HL Deb 22 March 1858 vol 149 cc458-9
LORD BROUGHAM

asked the noble Lord the Under Secretary for War (Lord Hardinge), whether there was any truth in the report that the Government intended to send to-morrow two officers to the coast of Africa for the purpose of raising black regiments for service in India. He cordially hoped that if this was not an entirely unfounded it was yet an exaggerated statement; because he could conceive nothing more strongly to be deprecated than sending men to purchase negro slaves —for it amounted to that — in Africa, with the view of enlisting them in black regiments. It would not be a free emigration scheme; but an emigration of slaves, purchased in the slave market and obtained from the native Princes, amid all the horrors, the detestable atrocities of the slave trade. If such a scheme were in contemplation, we must at once give up our negotiations with the French Government, by which we were endeavouring to obtain the abandonment of the emigration system adopted by that country; our mouths would be closed for over if we ourselves were entering upon the same course and commissioning persons to proceed to the coast of Africa and procure negroes for India. [The Earl of DERBY: There is nothing of the kind.] If there was no foundation for the report, then all he could say was that he should be highly gratified, and at once relieved from the necessity of addressing their Lordships, or entering his protest against such a proceeding as he had described. He hoped his noble Friend would state to the House that there was no intention to take any such stops.

VISCOUNT HARDINGE

assured the noble and learned Lord that the War Department knew nothing of the report to which he had referred. It had, he believed, no foundation whatever in fact.

EARL GRANVILLE

said, that the stop in question might be a very dangerous one, and it would be satisfactory to their Lordships to hear that the Government had no intention of taking it. He was glad, however, that his noble and learned Friend had called attention to the subject.

THE EARL OF DERBY

said, he had never even heard of such a report until the noble and learned Lord mentioned it. It would, however, have been more convenient if the noble and learned Lord had given the Government some previous intimation of this question, in which case they might have been able to ascertain from what possible source such a rumour could have emanated, and therefore to give it a more positive answer. All he could say, he repeated, was that he had not heard of such a report.

LORD BROUGHAM

agreed that it would have been much more convenient if he had had an opportunity of previously communicating the purport of his question to the Government.
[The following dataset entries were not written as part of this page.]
**src/rtl/multsum_sched_pkg.sv**
```systemverilog
// Shared types and constants for the multsum scheduler and its arithmetic core.
package multsum_sched_pkg;

  localparam int W_DEF  = 32;
  localparam int DW_DEF = 8;

  typedef enum logic [1:0] {
    S_IDLE = 2'd0,
    S_RUN  = 2'd1,
    S_RESP = 2'd2
  } state_t;

  // Ceiling log2, floored at 1 so a grant index always has at least one bit.
  function automatic int clog2(input int n);
    int r;
    r = 1;
    for (int i = 1; i < 31; i++) begin
      if ((32'sd1 <<< i) < n) begin
        r = i + 1;
      end else begin
        r = r;
      end
    end
    return r;
  endfunction

endpackage

```
**src/rtl/multsum_core.sv**
```systemverilog
// Sum-of-multiples engine: sums k in [0,limit) where k is a multiple of div_a or div_b.
// Uses wrapping residue counters instead of a divider; one k per cycle.
module multsum_core
  import multsum_sched_pkg::*;
#(
  parameter int W  = W_DEF,
  parameter int DW = DW_DEF
) (
  input  logic          clk,
  input  logic          rst,
  input  logic          start,
  input  logic [W-1:0]  limit,
  input  logic [DW-1:0] div_a,
  input  logic [DW-1:0] div_b,
  output logic          done,
  output logic [W-1:0]  sum
);

  logic          run_r;
  logic          done_r;
  logic [W-1:0]  k_r;
  logic [W-1:0]  lim_r;
  logic [W-1:0]  sum_r;
  logic [DW-1:0] da_r;
  logic [DW-1:0] db_r;
  logic [DW-1:0] ra_r;
  logic [DW-1:0] rb_r;
  logic          hit_s;

  assign hit_s = (ra_r == '0) || (rb_r == '0);
  assign done  = done_r;
  assign sum   = sum_r;

  // Iteration engine: start (re)loads the job, then one k per cycle until limit.
  always_ff @(posedge clk) begin
    if (rst) begin
      run_r  <= 1'b0;
      done_r <= 1'b0;
      k_r    <= '0;
      lim_r  <= '0;
      sum_r  <= '0;
      da_r   <= '0;
      db_r   <= '0;
      ra_r   <= '0;
      rb_r   <= '0;
    end else if (start) begin
      lim_r  <= limit;
      da_r   <= div_a;
      db_r   <= div_b;
      k_r    <= '0;
      ra_r   <= '0;
      rb_r   <= '0;
      sum_r  <= '0;
      // An empty range finishes on the very next cycle.
      run_r  <= (limit != '0);
      done_r <= (limit == '0);
    end else if (run_r) begin
      sum_r <= sum_r + (hit_s ? k_r : '0);
      k_r   <= k_r + W'(1);
      ra_r  <= (ra_r == da_r - DW'(1)) ? '0 : ra_r + DW'(1);
      rb_r  <= (rb_r == db_r - DW'(1)) ? '0 : rb_r + DW'(1);
      if (k_r == lim_r - W'(1)) begin
        run_r  <= 1'b0;
        done_r <= 1'b1;
      end else begin
        done_r <= 1'b0;
      end
    end else begin
      done_r <= 1'b0;
    end
  end

endmodule

```
**src/rtl/multsum_sched.sv**
```systemverilog
// Round-robin scheduler sharing one multsum_core among NREQ requesters.
module multsum_sched
  import multsum_sched_pkg::*;
#(
  parameter int NREQ = 4,
  parameter int W    = W_DEF,
  parameter int DW   = DW_DEF,
  localparam int IW  = clog2(NREQ)
) (
  input  logic             clk,
  input  logic             rst,
  input  logic [NREQ-1:0]  req_valid,
  output logic [NREQ-1:0]  req_ready,
  input  logic [NREQ*W-1:0]  req_limit,
  input  logic [NREQ*DW-1:0] req_div_a,
  input  logic [NREQ*DW-1:0] req_div_b,
  output logic [NREQ-1:0]  rsp_valid,
  input  logic [NREQ-1:0]  rsp_ready,
  output logic [W-1:0]     rsp_sum,
  output logic             rsp_err,
  output logic             busy,
  output logic [IW-1:0]    grant_id
);

  localparam logic [NREQ-1:0] ONE_HOT0 = NREQ'(1);

  state_t        state_r;
  logic [IW-1:0] ptr_r;
  logic [IW-1:0] grant_id_r;
  logic [NREQ-1:0] rsp_valid_r;
  logic [W-1:0]  rsp_sum_r;
  logic          rsp_err_r;
  logic          busy_r;
  logic          core_start_r;
  logic [W-1:0]  lim_r;
  logic [DW-1:0] da_r;
  logic [DW-1:0] db_r;

  logic          found_s;
  logic [IW-1:0] grant_s;
  logic [W-1:0]  sel_lim_s;
  logic [DW-1:0] sel_da_s;
  logic [DW-1:0] sel_db_s;
  logic          xfer_s;
  logic          core_done_s;
  logic [W-1:0]  core_sum_s;

  assign rsp_valid = rsp_valid_r;
  assign rsp_sum   = rsp_sum_r;
  assign rsp_err   = rsp_err_r;
  assign busy      = busy_r;
  assign grant_id  = grant_id_r;

  // Round-robin search starting just after the last served requester.
  always_comb begin
    int idx;
    found_s = 1'b0;
    grant_s = '0;
    for (int off = 1; off <= NREQ; off++) begin
      idx = int'(ptr_r) + off;
      if (idx >= NREQ) begin
        idx = idx - NREQ;
      end else begin
        idx = idx;
      end
      if (!found_s && req_valid[idx]) begin
        found_s = 1'b1;
        grant_s = IW'(idx);
      end else begin
        found_s = found_s;
      end
    end
  end

  // Job mux and the combinational accept handshake, only offered in IDLE.
  always_comb begin
    sel_lim_s = req_limit[int'(grant_s)*W  +: W];
    sel_da_s  = req_div_a[int'(grant_s)*DW +: DW];
    sel_db_s  = req_div_b[int'(grant_s)*DW +: DW];
    if ((state_r == S_IDLE) && found_s) begin
      xfer_s    = 1'b1;
      req_ready = ONE_HOT0 << grant_s;
    end else begin
      xfer_s    = 1'b0;
      req_ready = '0;
    end
  end

  // Scheduler FSM: accept a job, run the core, hold the response until taken.
  always_ff @(posedge clk) begin
    if (rst) begin
      state_r      <= S_IDLE;
      ptr_r        <= IW'(NREQ - 1);
      grant_id_r   <= '0;
      rsp_valid_r  <= '0;
      rsp_sum_r    <= '0;
      rsp_err_r    <= 1'b0;
      busy_r       <= 1'b0;
      core_start_r <= 1'b0;
      lim_r        <= '0;
      da_r         <= '0;
      db_r         <= '0;
    end else begin
      case (state_r)
        S_IDLE: begin
          core_start_r <= 1'b0;
          if (xfer_s) begin
            lim_r      <= sel_lim_s;
            da_r       <= sel_da_s;
            db_r       <= sel_db_s;
            grant_id_r <= grant_s;
            busy_r     <= 1'b1;
            if ((sel_da_s == '0) || (sel_db_s == '0)) begin
              // Rejected job: answer immediately, core stays idle.
              state_r     <= S_RESP;
              rsp_valid_r <= ONE_HOT0 << grant_s;
              rsp_err_r   <= 1'b1;
              rsp_sum_r   <= '0;
            end else begin
              state_r      <= S_RUN;
              core_start_r <= 1'b1;
              rsp_err_r    <= 1'b0;
            end
          end else begin
            state_r <= S_IDLE;
          end
        end
        S_RUN: begin
          core_start_r <= 1'b0;
          if (core_done_s) begin
            rsp_sum_r   <= core_sum_s;
            rsp_valid_r <= ONE_HOT0 << grant_id_r;
            state_r     <= S_RESP;
          end else begin
            state_r <= S_RUN;
          end
        end
        S_RESP: begin
          core_start_r <= 1'b0;
          if (rsp_ready[grant_id_r]) begin
            // Served requester becomes lowest priority next round.
            rsp_valid_r <= '0;
            ptr_r       <= grant_id_r;
            busy_r      <= 1'b0;
            state_r     <= S_IDLE;
          end else begin
            state_r <= S_RESP;
          end
        end
        default: begin
          state_r      <= S_IDLE;
          rsp_valid_r  <= '0;
          busy_r       <= 1'b0;
          core_start_r <= 1'b0;
        end
      endcase
    end
  end

  multsum_core #(
    .W  (W),
    .DW (DW)
  ) u_core (
    .clk   (clk),
    .rst   (rst),
    .start (core_start_r),
    .limit (lim_r),
    .div_a (da_r),
    .div_b (db_r),
    .done  (core_done_s),
    .sum   (core_sum_s)
  );

endmodule

```
**config.mk**
```make
export PLATFORM = sky130hd
export DESIGN_NAME = multsum_sched
export DESIGN_NICKNAME = d
export VERILOG_FILES = /design/src/rtl/multsum_sched_pkg.sv /design/src/rtl/multsum_core.sv /design/src/rtl/multsum_sched.sv
export SDC_FILE = /design/constraint.sdc
export NUM_CORES = 1
export LEC_CHECK = 0
export BUFFER_PORTS_ARGS = -buffer_cell sky130_fd_sc_hd__buf_2
export CELL_PAD_IN_SITES_DETAIL_PLACEMENT = 1
export CELL_PAD_IN_SITES_GLOBAL_PLACEMENT = 1
export CORE_UTILIZATION = 41
export DETAILED_ROUTE_END_ITERATION = 8
export GPL_TIMING_DRIVEN = 0
export HOLD_SLACK_MARGIN = 0.12
export PLACE_DENSITY = 0.88
export SYNTH_ARGS = -nofsm -noshare
export SYNTH_HDL_FRONTEND = slang
export SYNTH_SLANG_ARGS = --single-unit
```
**constraint.sdc**
```tcl
create_clock -name clk -period 5.7 [get_ports clk]
set_input_delay 0.285 -clock clk [delete_from_list [all_inputs] [get_ports clk]]
set_output_delay 0.285 -clock clk [all_outputs]
set_load 0.02 [all_outputs]
```
### After elaboration in Yosys (flattened, before gate mapping)

Index checks and enable logic that the tools add are counted.

* register bits after elaboration: 223
* output and inout bits: 44
* input bits: 202
* logic and storage cells: 141

* add/sub/neg operators: 15
* shifts and indexed selects: 5
* reduce and logical (&&, ||, !) cells: 24
* equality and inequality tests: 9
* order comparisons: 9
* bitwise operators: 3
* muxes and demuxes: 56

Operators with widths (count)
* 2-to-1 mux 32 bit: 8
* < comparator 32 x 4 -> 1 bit (second input constant): 4
* variable part select 128 x 8 -> 32 bit: 1
* one-hot mux 32 bit (2 select lines): 1
* variable part select 32 x 6 -> 8 bit: 2
* adder 32 x 1 -> 32 bit (second input constant): 1
* adder 32 bit: 1
* equality test 32 bit: 1
* zero test 32 bit: 1
* zero test 8 bit: 4
* nonzero test 32 bit: 1
* subtractor 32 x 1 -> 32 bit (second input constant): 1
* 2-to-1 mux 1 bit: 24
* 2-to-1 mux 4 bit: 5
* adder 8 x 1 -> 8 bit (second input constant): 2
* equality test 8 bit: 2
* 2-to-1 mux 2 bit: 8
* 2-to-1 mux 8 bit: 2
* subtractor 8 x 1 -> 8 bit (second input constant): 2
* one-hot mux 4 bit (3 select lines): 1
* subtractor 3 x 3 -> 4 bit (second input constant): 3
* binary-select mux 1 bit (select 2 bit): 5
* >= comparator 3 bit (second input constant): 3
* AND reduction 4 bit: 2
* 23 further kinds: 36

### Longest topological paths before layout

* depth after elaboration: 22
* gate-level depth with buffers: 18
* mapped depth without buffers: 17

### Cells and area by module

Synthesis repeated with hierarchy kept, for this count alone.

* cells, all modules: 1862
* area, all modules: 14338.8 um^2

By module, submodules not included
* multsum_core: seq. area each 2602.5 um^2, cells an instance 1039, times used 1, area each 8533.2 um^2
* multsum_sched: seq. area each 1861.8 um^2, cells an instance 823, times used 1, area each 5805.6 um^2

### Worst setup path before layout

No wires, ideal clock.

* path kind: flip-flop to flip-flop
* from: register u_core.rb_r[0]
* to: register u_core.sum_r[31] (netlist: u_core.sum[31])
* buffers on the path: 2
* arrival time: 4.356 ns
* stages on the path, launching flop included: 18
* setup slack: 1.274 ns
* data required time: 5.630 ns
* path through: dfxtp_1 > clkbuf_1 > inv_1 > ha_1 > or4b_2 > o41ai_1 > clkbuf_1 > and2_1 > ha_1 > a21oi_1 > nor2_1 > or3_1 > a2111oi_0 > o211ai_1 > nand3_1 > a31oi_1 > or4_1 > a21oi_1

* word-level cells in the longest chain between the ends: 4

RTL lines
* from (decl): line multsum_core.sv:27 `logic [DW-1:0] rb_r;`
* from (signal assigned): line multsum_core.sv:61 `rb_r <= (rb_r == db_r - DW'(1)) ? '0 : rb_r + DW'(1);`
* zero test 8 bit: line multsum_core.sv:30 `assign hit_s = (ra_r == '0) || (rb_r == '0);`
* logical OR 1 bit: line multsum_core.sv:30
* 2-to-1 mux 32 bit: line multsum_core.sv:58 `sum_r <= sum_r + (hit_s ? k_r : '0);`
* adder 32 bit: line multsum_core.sv:58
* to (signal assigned): line multsum_core.sv:58
* to (decl): line multsum_core.sv:23 `logic [W-1:0] sum_r;`

Every way passes these cells.
A chain may end at the register's enable or synchronous reset.

### Final worst setup path

Same ends and word-level chain as after synthesis.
But the case was this —the report had just reached him, and, seeing that his noble Friend at the head of the Indian Department had left the House, he had no means of asking anybody except his noble Friend connected with the War Department. If he had waited until the noble Earl was in his place, it might have been too late; because the report, if true at all, purported to be that to-morrow morning two officers were to leave this country for the coast of Africa. By putting the question he had obtained the satisfactory reply that the War Department knew nothing about the matter; and he trusted the report would turn out equally groundless as regarded the Indian Department.

House adjourned at seven o'clock, till To-morrow, Half-past Ten o'clock.